# Task 6: FinTech Vendor Scorecard for Micro-Lending

In this task, we will analyze vendor activity and engagement on Telegram e-commerce channels using the entities extracted by our NER model and available metadata (e.g., views, timestamps). We will compute key business metrics for each vendor and design a simple "Lending Score" to help EthioMart identify promising vendors for micro-lending.

## Data Loading

We will load the processed message data (with metadata) and the NER predictions for each message. This will allow us to aggregate statistics per vendor/channel.

In [None]:
import os
import json
import pandas as pd
from glob import glob

# Load all messages from all channels
data_dir = "data/processed/text"
all_files = []
for channel in os.listdir(data_dir):
    channel_dir = os.path.join(data_dir, channel)
    if os.path.isdir(channel_dir):
        all_files.extend(glob(os.path.join(channel_dir, "*.json")))

messages = []
for file_path in all_files:
    with open(file_path, encoding="utf-8") as f:
        msg = json.load(f)
        msg['channel'] = os.path.basename(os.path.dirname(file_path))
        messages.append(msg)

df = pd.DataFrame(messages)
df.head()

## Run NER Model on Messages

We will use our fine-tuned NER model to extract entities (Product, Price, Location) from each message. The results will be used to compute business metrics.

In [None]:
from transformers import pipeline, AutoTokenizer, AutoModelForTokenClassification

model_path = "./finetuned-ner-model"  # Update if needed
tokenizer = AutoTokenizer.from_pretrained(model_path)
model = AutoModelForTokenClassification.from_pretrained(model_path)
ner_pipeline = pipeline("ner", model=model, tokenizer=tokenizer, aggregation_strategy="simple")
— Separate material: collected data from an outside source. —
### src/rtl/uart_tx_sched_pkg.sv
// Shared types and defaults for the uart_tx frame scheduler.
// Holds the FSM state encoding and the counter sizing helper.
package uart_sched_pkg;

    typedef enum logic [1:0] {
        IDLE = 2'd0,
        LOAD = 2'd1,
        SEND = 2'd2,
        GAP  = 2'd3
    } state_t;

    localparam int DEF_FRAME_BITS = 10;
    localparam int DEF_GAP_CYCLES = 8;
    localparam int MAX_REQ        = 16;

    // One counter serves both the frame and the gap phase, so it must hold the larger.
    function automatic int cnt_width(input int frame_bits, input int gap_cycles);
        int m;
        m = (frame_bits > gap_cycles) ? frame_bits : gap_cycles;
        return $clog2(m + 1);
    endfunction

endpackage

### src/rtl/uart_tx_sched_if.sv
// Client-side request bus and uart_tx-side load/enable bus of the scheduler.
// master = clients plus uart_tx model, slave = the scheduler itself.
interface uart_tx_sched_if #(
    parameter int N_REQ = 4
);
    logic [N_REQ-1:0]   req;
    logic [8*N_REQ-1:0] req_data;
    logic [N_REQ-1:0]   ack;
    logic               done;
    logic [3:0]         done_id;
    logic               busy;
    logic               ldtx;
    logic [7:0]         tx_data;
    logic               tx_en;
    logic               tx_empty;

    modport master (
        output req, req_data, tx_empty,
        input  ack, done, done_id, busy, ldtx, tx_data, tx_en
    );

    modport slave (
        input  req, req_data, tx_empty,
        output ack, done, done_id, busy, ldtx, tx_data, tx_en
    );
endinterface

### src/rtl/uart_tx_sched_rr_arbiter.sv
// Combinational round-robin pick: first set request at or above i_ptr, wrapping to 0.
// The pointer register is owned by the caller.
module rr_arbiter
    import uart_sched_pkg::*;
#(
    parameter int N_REQ = 4,
    parameter int PTR_W = (N_REQ > 1) ? $clog2(N_REQ) : 1
) (
    input  logic [N_REQ-1:0] i_req,
    input  logic [PTR_W-1:0] i_ptr,
    output logic [N_REQ-1:0] o_grant,
    output logic [PTR_W-1:0] o_idx
);

    logic w_found;
    int   w_cand;

    // NOTE: every variable written here gets a default first, otherwise a
    // path with no request would hold the old value and infer a latch.
    always_comb begin
        o_grant = '0;
        o_idx   = '0;
        w_found = 1'b0;
        w_cand  = 0;
        for (int k = 0; k < N_REQ; k++) begin
            w_cand = int'(i_ptr) + k;
            if (w_cand >= N_REQ) begin
                w_cand = w_cand - N_REQ;
            end
            if (!w_found && i_req[w_cand]) begin
                w_found         = 1'b1;
                o_grant[w_cand] = 1'b1;
                o_idx           = PTR_W'(w_cand);
            end
        end
    end

endmodule

### src/rtl/uart_tx_sched.sv
// Shares one uart_tx among N_REQ byte requesters: round-robin pick, one-cycle
// load strobe, tx_en held for the frame, then an enforced inter-frame gap.
module uart_tx_sched
    import uart_sched_pkg::*;
#(
    parameter int N_REQ      = 4,
    parameter int FRAME_BITS = DEF_FRAME_BITS,
    parameter int GAP_CYCLES = DEF_GAP_CYCLES
) (
    input  logic            txclk,
    input  logic            txreset,
    uart_tx_sched_if.slave  bus
);

    localparam int PTR_W = (N_REQ > 1) ? $clog2(N_REQ) : 1;
    localparam int CNT_W = cnt_width(FRAME_BITS, GAP_CYCLES);

    localparam logic [CNT_W-1:0] FRAME_LAST = CNT_W'(FRAME_BITS - 1);
    localparam logic [CNT_W-1:0] GAP_LAST   = CNT_W'(GAP_CYCLES - 1);
    localparam logic [PTR_W-1:0] PTR_LAST   = PTR_W'(N_REQ - 1);

    state_t           r_state;
    logic [CNT_W-1:0] r_cnt;
    logic [PTR_W-1:0] r_ptr;
    logic [PTR_W-1:0] r_cur_id;
    logic             r_ldtx;
    logic             r_tx_en;
    logic [7:0]       r_tx_data;
    logic [N_REQ-1:0] r_ack;
    logic             r_done;
    logic [3:0]       r_done_id;
    logic             r_busy;

    logic [N_REQ-1:0] w_grant;
    logic [PTR_W-1:0] w_idx;
    logic [PTR_W-1:0] w_ptr_next;
    logic [7:0]       w_sel_data;
    logic             w_any;

    rr_arbiter #(
        .N_REQ (N_REQ),
        .PTR_W (PTR_W)
    ) u_arb (
        .i_req   (bus.req),
        .i_ptr   (r_ptr),
        .o_grant (w_grant),
        .o_idx   (w_idx)
    );

    assign w_any      = |bus.req;
    assign w_ptr_next = (w_idx == PTR_LAST) ? '0 : w_idx + PTR_W'(1);

    always_comb begin
        w_sel_data = '0;
        for (int i = 0; i < N_REQ; i++) begin
            if (PTR_W'(i) == w_idx) begin
                w_sel_data = bus.req_data[8*i +: 8];
            end
        end
    end

    // NOTE: sequential state uses non-blocking assignments so every register
    // samples pre-edge values regardless of statement order.
    always_ff @(posedge txclk or posedge txreset) begin
        if (txreset) begin
            r_state   <= IDLE;
            r_cnt     <= '0;
            r_ptr     <= '0;
            r_cur_id  <= '0;
            r_ldtx    <= 1'b0;
            r_tx_en   <= 1'b0;
            r_tx_data <= '0;
            r_ack     <= '0;
            r_done    <= 1'b0;
            r_done_id <= '0;
            r_busy    <= 1'b0;
        end else begin
            case (r_state)
                IDLE: begin
                    if (w_any) begin
                        r_tx_data <= w_sel_data;
                        r_ldtx    <= 1'b1;
                        r_tx_en   <= 1'b1;
                        r_ack     <= w_grant;
                        r_cur_id  <= w_idx;
                        r_ptr     <= w_ptr_next;
                        r_busy    <= 1'b1;
                        r_state   <= LOAD;
                    end
                end
                LOAD: begin
                    r_ldtx  <= 1'b0;
                    r_ack   <= '0;
                    r_cnt   <= FRAME_LAST;
                    r_state <= SEND;
                end
                SEND: begin
                    if (r_cnt == '0) begin
                        r_tx_en   <= 1'b0;
                        r_done    <= 1'b1;
                        r_done_id <= 4'(r_cur_id);
                        r_cnt     <= GAP_LAST;
                        r_state   <= GAP;
                    end else begin
                        r_cnt <= r_cnt - CNT_W'(1);
                    end
                end
                GAP: begin
                    r_done <= 1'b0;
                    // The gap only ends once uart_tx reports its shifter idle.
                    if (r_cnt != '0) begin
                        r_cnt <= r_cnt - CNT_W'(1);
                    end else if (bus.tx_empty) begin
                        r_busy  <= 1'b0;
                        r_state <= IDLE;
                    end
                end
                default: r_state <= IDLE;
            endcase
        end
    end

    assign bus.ldtx    = r_ldtx;
    assign bus.tx_en   = r_tx_en;
    assign bus.tx_data = r_tx_data;
    assign bus.ack     = r_ack;
    assign bus.done    = r_done;
    assign bus.done_id = r_done_id;
    assign bus.busy    = r_busy;

endmodule
$ cat config.mk
export PLATFORM = sky130hd
export DESIGN_NAME = cpu_run_monitor
export DESIGN_NICKNAME = d
export VERILOG_FILES = /design/src/rtl/cpu_run_monitor_pkg.sv /design/src/rtl/cpu_run_monitor_fifo.sv /design/src/rtl/cpu_run_monitor.sv
export SDC_FILE = /design/constraint.sdc
export NUM_CORES = 1
export LEC_CHECK = 0
export BUFFER_PORTS_ARGS = -buffer_cell sky130_fd_sc_hd__buf_4
export CELL_PAD_IN_SITES_DETAIL_PLACEMENT = 0
export CELL_PAD_IN_SITES_GLOBAL_PLACEMENT = 1
export CORE_MARGIN = 2
export CORE_UTILIZATION = 47
export DETAILED_ROUTE_END_ITERATION = 16
export PLACE_DENSITY = 0.86
export SYNTH_ARGS = -nofsm -noshare
export SYNTH_HDL_FRONTEND = slang
export SYNTH_HIERARCHICAL = 1
export SYNTH_SLANG_ARGS = --single-unit
$ cat constraint.sdc
create_clock -name i_clk -period 4.95 [get_ports i_clk]
set_input_delay 0.495 -clock i_clk [delete_from_list [all_inputs] [get_ports i_clk]]
set_output_delay 0.495 -clock i_clk [all_outputs]
set_load 0.02 [all_outputs]
$ cat src/rtl/cpu_run_monitor_pkg.sv
// Shared types and helpers for the cpu run monitor: run-state encoding,
// default widths matching the cpu, and a saturating increment.
package cpu_run_monitor_pkg;

  typedef enum logic [1:0] {
    IDLE    = 2'd0,
    RUN     = 2'd1,
    HALTED  = 2'd2,
    TIMEOUT = 2'd3
  } run_state_t;

  localparam int CPU_DATA_W = 64;
  localparam int CPU_CNT_W  = 32;

  // Counters up to 64 bits share this helper; callers pass their own ceiling.
  localparam int SAT_W = 64;

  function automatic logic [SAT_W-1:0] sat_inc(input logic [SAT_W-1:0] value,
                                               input logic [SAT_W-1:0] max_value);
    return (value >= max_value) ? value : value + 64'd1;
  endfunction

endpackage

$ cat src/rtl/cpu_run_monitor_fifo.sv
// Synchronous show-ahead FIFO; head is 0 while empty. Pointers carry one
// extra wrap bit so full/empty/level fall out of a subtraction.
module mon_fifo #(
  parameter int DATA_W = 64,
  parameter int DEPTH  = 16
) (
  input  logic                     i_clk,
  input  logic                     i_reset,
  input  logic                     i_flush,
  input  logic                     i_push,
  input  logic [DATA_W-1:0]        i_push_data,
  input  logic                     i_pop,
  output logic [DATA_W-1:0]        o_head,
  output logic                     o_full,
  output logic                     o_empty,
  output logic [$clog2(DEPTH):0]   o_level
);

  localparam int AW = $clog2(DEPTH);

  logic [DATA_W-1:0] r_mem [DEPTH];
  logic [AW:0]       r_wr_ptr;
  logic [AW:0]       r_rd_ptr;
  logic              w_pop_ok;
  logic              w_push_ok;

  assign o_level  = r_wr_ptr - r_rd_ptr;
  assign o_empty  = (r_wr_ptr == r_rd_ptr);
  assign o_full   = (r_wr_ptr[AW] != r_rd_ptr[AW]) &&
                    (r_wr_ptr[AW-1:0] == r_rd_ptr[AW-1:0]);

  // A pop frees the slot in the same edge, so a full FIFO still accepts a push alongside it.
  assign w_pop_ok  = i_pop && !o_empty;
  assign w_push_ok = i_push && (!o_full || w_pop_ok);

  assign o_head = o_empty ? '0 : r_mem[r_rd_ptr[AW-1:0]];

  always_ff @(posedge i_clk) begin
    if (i_reset || i_flush) begin
      r_wr_ptr <= '0;
      r_rd_ptr <= '0;
    end else begin
      if (w_push_ok) r_wr_ptr <= r_wr_ptr + 1'b1;
      if (w_pop_ok)  r_rd_ptr <= r_rd_ptr + 1'b1;
    end
  end

  always_ff @(posedge i_clk) begin
    if (!i_reset && !i_flush && w_push_ok)
      r_mem[r_wr_ptr[AW-1:0]] <= i_push_data;
  end

endmodule

$ cat src/rtl/cpu_run_monitor.sv
// Run controller beside the cpu: sequences start -> halt/timeout, counts
// RUN cycles and output strobes, and buffers output words for later draining.
module cpu_run_monitor #(
  parameter int DATA_W  = cpu_run_monitor_pkg::CPU_DATA_W,
  parameter int DEPTH   = 16,
  parameter int CNT_W   = cpu_run_monitor_pkg::CPU_CNT_W,
  parameter int TIMEOUT = 100000
) (
  input  logic                     i_clk,
  input  logic                     i_reset,
  input  logic                     i_start,
  input  logic                     i_cpu_halt,
  input  logic                     i_cpu_out_signal,
  input  logic [DATA_W-1:0]        i_cpu_out_data,
  input  logic                     i_rd_en,
  output logic [DATA_W-1:0]        o_rd_data,
  output logic                     o_rd_valid,
  output logic [$clog2(DEPTH):0]   o_fifo_level,
  output logic                     o_running,
  output logic                     o_done,
  output logic                     o_timed_out,
  output logic                     o_overflow,
  output logic [CNT_W-1:0]         o_cycle_count,
  output logic [CNT_W-1:0]         o_out_count,
  output logic [CNT_W-1:0]         o_drop_count
);

  import cpu_run_monitor_pkg::*;

  localparam logic [SAT_W-1:0] CNT_MAX = {SAT_W{1'b1}} >> (SAT_W - CNT_W);
  localparam logic [CNT_W-1:0] TO_LAST = (TIMEOUT > 0) ? CNT_W'(TIMEOUT - 1) : '0;

  run_state_t       r_state;
  run_state_t       w_next_state;
  logic [CNT_W-1:0] r_cycle_count;
  logic [CNT_W-1:0] r_out_count;
  logic [CNT_W-1:0] r_drop_count;
  logic             r_overflow;

  logic w_in_run;
  logic w_timeout_hit;
  logic w_strobe;
  logic w_pop;
  logic w_push;
  logic w_drop;
  logic w_fifo_full;
  logic w_fifo_empty;

  // start acts as a flush: it masks capture and pop for the cycle it is seen.
  assign w_in_run      = (r_state == RUN);
  assign w_timeout_hit = (TIMEOUT != 0) && (r_cycle_count == TO_LAST);
  assign w_strobe      = w_in_run && i_cpu_out_signal && !i_start;
  assign w_pop         = i_rd_en && !w_fifo_empty && !i_start;
  assign w_drop        = w_strobe && w_fifo_full && !w_pop;
  assign w_push        = w_strobe && !w_drop;

  always_ff @(posedge i_clk) begin
    if (i_reset) r_state <= IDLE;
    else         r_state <= w_next_state;
  end

  always_comb begin
    w_next_state = r_state;
    if (i_start) begin
      w_next_state = RUN;
    end else if (r_state == RUN) begin
      if (i_cpu_halt)         w_next_state = HALTED;
      else if (w_timeout_hit) w_next_state = cpu_run_monitor_pkg::TIMEOUT;
    end
  end

  always_comb begin
    o_running   = (r_state == RUN);
    o_done      = (r_state == HALTED);
    o_timed_out = (r_state == cpu_run_monitor_pkg::TIMEOUT);
  end

  always_ff @(posedge i_clk) begin
    if (i_reset || i_start) begin
      r_cycle_count <= '0;
      r_out_count   <= '0;
      r_drop_count  <= '0;
      r_overflow    <= 1'b0;
    end else if (w_in_run) begin
      r_cycle_count <= CNT_W'(sat_inc(SAT_W'(r_cycle_count), CNT_MAX));
      if (w_strobe) r_out_count <= CNT_W'(sat_inc(SAT_W'(r_out_count), CNT_MAX));
      if (w_drop) begin
        r_drop_count <= CNT_W'(sat_inc(SAT_W'(r_drop_count), CNT_MAX));
        r_overflow   <= 1'b1;
      end
    end
  end

  assign o_cycle_count = r_cycle_count;
  assign o_out_count   = r_out_count;
  assign o_drop_count  = r_drop_count;
  assign o_overflow    = r_overflow;
  assign o_rd_valid    = !w_fifo_empty;

  mon_fifo #(
    .DATA_W (DATA_W),
    .DEPTH  (DEPTH)
  ) u_fifo (
    .i_clk       (i_clk),
    .i_reset     (i_reset),
    .i_flush     (i_start),
    .i_push      (w_push),
    .i_push_data (i_cpu_out_data),
    .i_pop       (w_pop),
    .o_head      (o_rd_data),
    .o_full      (w_fifo_full),
    .o_empty     (w_fifo_empty),
    .o_level     (o_fifo_level)
  );

endmodule

# == Yosys cells after proc, flatten, opt, wreduce, memory -nomap -nowiden ==
# Memory sizes are Yosys's and may differ from the RTL's. A register that Yosys moved wholly into a read port is not among the register bits.
# Cells that the tools add are included.
# word_totals
input_bits,70
mem_bits_rw,1024
elab_cells,67
n_memories,1
output_inout_bits,170
register_bits,109
# memory_table
memory,words,word_bits,read_ports,rd_ports_with_merged_regs,write_ports,line_no,source
u_fifo.r_mem,16,64,1,1,1,cpu_run_monitor_fifo.sv:21,logic [DATA_W-1:0] r_mem [DEPTH];
# classes
bitwise_logic,3
n_addsub,6
n_lt_le_gt_ge,3
n_eq_ne,7
muxes,9
n_reduce_logical,30
# ops
op,count
$add A32 B1 Y32 const B,3
$ge A32 B32 Y1 const B,3
$mux W64,1
$eq A32 B17 Y1 const B,1
$logic_and A1 B1 Y1,12
$add A5 B1 Y5 const B,2
$mux W4,2
$reduce_and A2 Y1,4
$logic_not A1 Y1,6
$reduce_and A3 Y1,2
$eq A5 B5 Y1,1
$sub A5 B5 Y5,1
$eq A2 B2 Y1 const B,2
$eq A4 B4 Y1,1
$mux W1,4
$mux W2,2
$reduce_bool A2 Y1,2
$not A1 Y1,3
$reduce_bool A3 Y1,1
$eq A2 B1 Y1 const B,1
$logic_or A1 B1 Y1,2
$reduce_or A2 Y1,1
$ne A1 B1 Y1,1

# == Longest topological paths before layout ==
# logic_depth
depth_word,12
ltp_mapped,12
ltp_nobuf,10

# == Modules after synthesis ==
# The synthesis kept the hierarchy.
# by_module_without_submodules
module,instances,seq_area_each_um2,cells_each,area_per_inst_um2
mon_fifo,1,31029.8,2006,40074.7
cpu_run_monitor,1,1981.9,619,5051.1

# == Worst setup path after synthesis ==
# Ideal clock, no wire load.
# synth_path
path_type,reg-to-reg
from,reg u_fifo.r_wr_ptr[0]
to,"mem u_fifo.r_mem[12][0], enable pin"
required_ns,4.463
stages_incl_launch_ff,11
period_less_slack_ns,5.369
path_buffers,1
setup_time_ns,0.487
setup_slack_ns,-0.419
arrival_ns,4.882
path_cell_list,dfxtp_1 -> inv_1 -> ha_1 -> nand4_1 -> nor2_2 -> clkbuf_1 -> nand2b_1 -> nor2_1 -> o31a_1 -> nand2_1 -> nor2_1
# synth_via
elab_chain_len,12
elab_cells_between_ends,18
classes_between,2 x eq/ne; 2 x mux; 14 x reduce/logical
# synth_lines
element,line_no,source
from (decl),cpu_run_monitor_fifo.sv:22,logic [AW:0] r_wr_ptr;
from (signal assigned),cpu_run_monitor_fifo.sv:43,if (w_push_ok) r_wr_ptr <= r_wr_ptr + 1'b1;
$eq A5 B5 Y1 *,cpu_run_monitor_fifo.sv:28,assign o_empty = (r_wr_ptr == r_rd_ptr);
net w_fifo_empty,cpu_run_monitor.sv:47,logic w_fifo_empty;
$logic_not A1 Y1 *,cpu_run_monitor.sv:53,assign w_pop = i_rd_en && !w_fifo_empty && !i_start;
$logic_and A1 B1 Y1 * (2 in series),cpu_run_monitor.sv:53,
net w_pop,cpu_run_monitor.sv:43,logic w_pop;
$logic_not A1 Y1,cpu_run_monitor.sv:54,assign w_drop = w_strobe && w_fifo_full && !w_pop;
$logic_and A1 B1 Y1,cpu_run_monitor.sv:54,
$logic_not A1 Y1,cpu_run_monitor.sv:55,assign w_push = w_strobe && !w_drop;
$logic_and A1 B1 Y1,cpu_run_monitor.sv:55,
$logic_and A1 B1 Y1 *,cpu_run_monitor_fifo.sv:34,assign w_push_ok = i_push && (!o_full || w_pop_ok);
$logic_and A1 B1 Y1 *,cpu_run_monitor_fifo.sv:49,if (!i_reset && !i_flush && w_push_ok)
$mux W1 *,cpu_run_monitor_fifo.sv:49,
$mux W1 (implied by the code) *,cpu_run_monitor_fifo.sv:50,r_mem[r_wr_ptr[AW-1:0]] <= i_push_data;
to (decl),cpu_run_monitor_fifo.sv:21,
# The timed path passes the listed nets; every way through them passes the cells marked *.

# == Worst setup path after layout ==
# layout_path
from,reg u_fifo.r_wr_ptr[0]
to,out o_rd_data[6]
# layout_via
elab_chain_len,2
# layout_lines
element,line_no,source
$eq A5 B5 Y1,cpu_run_monitor_fifo.sv:28,
net w_fifo_empty,cpu_run_monitor.sv:47,
$mux W64,cpu_run_monitor_fifo.sv:36,assign o_head = o_empty ? '0 : r_mem[r_rd_ptr[AW-1:0]];
to (decl),cpu_run_monitor.sv:16,"output logic [DATA_W-1:0] o_rd_data,"
# The timed path passes the listed nets, and every way through them passes these cells.

==> impl_results.md <==
- Place WS: 929 ps
- Largest net degree at the start of global routing: 154
- Yosys top cell area share: 68.1%
- Syn nets: 2708
- Syn Std Cell Area: 0.0451 mm²
- Die width: 314 µm
- Total Wirelength: 109000 µm
- Die ar.: 0.0985 mm²
- Clock network power share: 45.1%
- Top_reg_cell synth: edfxtp_1
- Pleak: 16.1 nW
- CP Buf/Inv Count: 4
- Pins Over Slew Limit: 0
- Dpl hpwl: 64900 µm
- Slew margin rel.: 14.6%
- Flop pwr share: 53.6%
- Crit-path max FO: 44
- Synth top area cells: edfxtp_1, mux2i_1, mux4_2
- Post-cts resize count: 0
- DP Area: 0.0486 mm²
- Kind of end point of the critical path: output pin
- Fin util: 55.1%
- IO Port Bufs: 239
- Asr flop ratio synth: 0%
- Vias: 25645
- Initial Util: 47.5%
- Reg2Reg Depth: 10
- Netlist cell types: 67
- Row Count: 113
- Fin crit period: 4270 ps
- Synthesized flop and latch total: 1137
- Sw Ratio: 19.6%
- P&R area growth vs syn: 16.1%
- Critical path data arrival time: 3780 ps
- I/O pin cnt: 240
- Pre-antenna DRT Iters: 5
- GR Overflow Total: 0
- Clock transition at path regs: 60 ps
- Die H: 314 µm
- Hold Crit Depth: 1
- WL/cell: 25.7 µm
- Fin. Hold Viols: 0
- Max Fclk: 234 MHz
- Most frequent CP cell: buf_4
- Final setup TNS: 0 ps
- Power Internal: 15.7 mW
- Delay-heaviest family, CP: buffers and inverters
- Combinational Power Share: 1.3%
- Clock Path Buffers: 3
- Fill count: 7198
- Pwr dens: 372 mW/mm²
- Seq/Total Area, Yosys: 73.2%
- Final Cell Area: 0.0524 mm²
- Clock tree sinks: 1137
- Vias per cell: 6.05
- Most numerous cell in the Yosys netlist: edfxtp_1
- DRC Markers: 0
- Fin cells: 4240
- Cts bufs inserted: 109
- GRT Total Usage: 21.8%
- CTS root buffer: clkbuf_16
- Max IR drop VDD: 0.000334 V
- First-pass GRT wire length: 162000 µm
- HP Class: in2reg
- Status: completed
- Flip-flop and latch area: 0.0330 mm²
- Startpoint type of the worst setup path: flop
- Mapped Cells: 2625
- Worst path depth: 9
- Tcrit/Tclk final: 86.3%
- Vias in the first global route: 25915
- Required @ worst endpoint: 4450 ps
- YS warnings: 6
- CTS tree: yes
- Slowest-stage cell, CP: o32ai_1
- DP Cell Count: 4035
- Cell taking the most area after synthesis: edfxtp_1
- Fin nets: 2964
- Final ANT Viol Nets: 0
- Core box area: 0.0950 mm²
- PnR worst setup slack: 678 ps
- CTS Hold Bufs: 0
- Slew @ Worst Pin: 1270 ps
- RSZ-0062 raised after global routing: false
- Crit path largest cell delay: 660 ps
- Initial antenna violation count: 1
- Layout cells sized above 1: 22.0%
- EDFF count, synth: 1024
- Final hold slack: 99.1 ps
- Area of the multi-input gates: 0.0115 mm²
- # setup viols final: 0
- Initial DRC Count: 2485
- Syn avg cell area: 17.2 µm²
- H-tree depth: 3
- Max-Cap Viols: 0
- Cells along the critical path: inv_1 > ha_1 > nand4_1 > nor2_4 > buf_4 > or2_1 > buf_4 > o32ai_1 > buf_4
- Kind of critical path: reg2out
- Final Wtd Congestion: 0.845
- Postcts setup bufs: 0
- Most common library cells after synthesis: edfxtp_1, mux2i_1, a22oi_1
- Clock Latency Late Sink: 700 ps
- Worst Skew: 30.9 ps
- Switching component of the power: 3.82 mW
- Power, Total: 19.5 mW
def extract_entities(text):
    try:
        ents = ner_pipeline(text)
        products = [ent['word'] for ent in ents if ent['entity_group'] == 'Product']
        prices = [ent['word'] for ent in ents if ent['entity_group'] == 'PRICE']
        locations = [ent['word'] for ent in ents if ent['entity_group'] == 'LOC']
        return products, prices, locations
    except Exception as e:
        return [], [], []

df['products'], df['prices'], df['locations'] = zip(*df['text'].map(extract_entities))
df.head()

## Calculate Vendor Metrics

We will calculate the following metrics for each vendor/channel:
- Posting Frequency (posts per week)
- Average Views per Post
- Top Performing Post (highest views, product, price)
- Average Price Point
- Lending Score (custom weighted score)

In [None]:
import numpy as np

# Convert timestamp to datetime
df['timestamp'] = pd.to_datetime(df['timestamp'])

# Posting frequency (posts per week)
vendor_stats = df.groupby('channel').agg(
    posts_per_week = ('timestamp', lambda x: x.count() / ((x.max() - x.min()).days / 7 + 1)),
    avg_views = ('views', 'mean'),
    top_post_views = ('views', 'max'),
    avg_price = ('prices', lambda x: np.mean([float(p) for sublist in x for p in sublist if str(p).replace('.','',1).isdigit()]) if any(x) else np.nan)
).reset_index()

# Top performing post info
top_posts = df.loc[df.groupby('channel')['views'].idxmax()][['channel', 'text', 'products', 'prices', 'views']].rename(
    columns={'text': 'top_post_text', 'products': 'top_post_products', 'prices': 'top_post_prices', 'views': 'top_post_views'}
)
vendor_stats = vendor_stats.merge(top_posts, on=['channel', 'top_post_views'])

# Lending Score (example: 0.5*avg_views + 0.5*posts_per_week)
vendor_stats['lending_score'] = 0.5 * vendor_stats['avg_views'] + 0.5 * vendor_stats['posts_per_week']

vendor_stats = vendor_stats.sort_values('lending_score', ascending=False)
vendor_stats.head()

## Vendor Scorecard

Below is the summary table comparing vendors on key metrics and the final Lending Score.

In [None]:
display_cols = [
    'channel', 'avg_views', 'posts_per_week', 'avg_price', 'lending_score',
    'top_post_text', 'top_post_products', 'top_post_prices', 'top_post_views'
]
vendor_stats[display_cols]

## Discussion

The Vendor Scorecard provides actionable insights for EthioMart to identify the most active and promising vendors for micro-lending. The Lending Score combines engagement and activity metrics, helping prioritize vendors for financial support.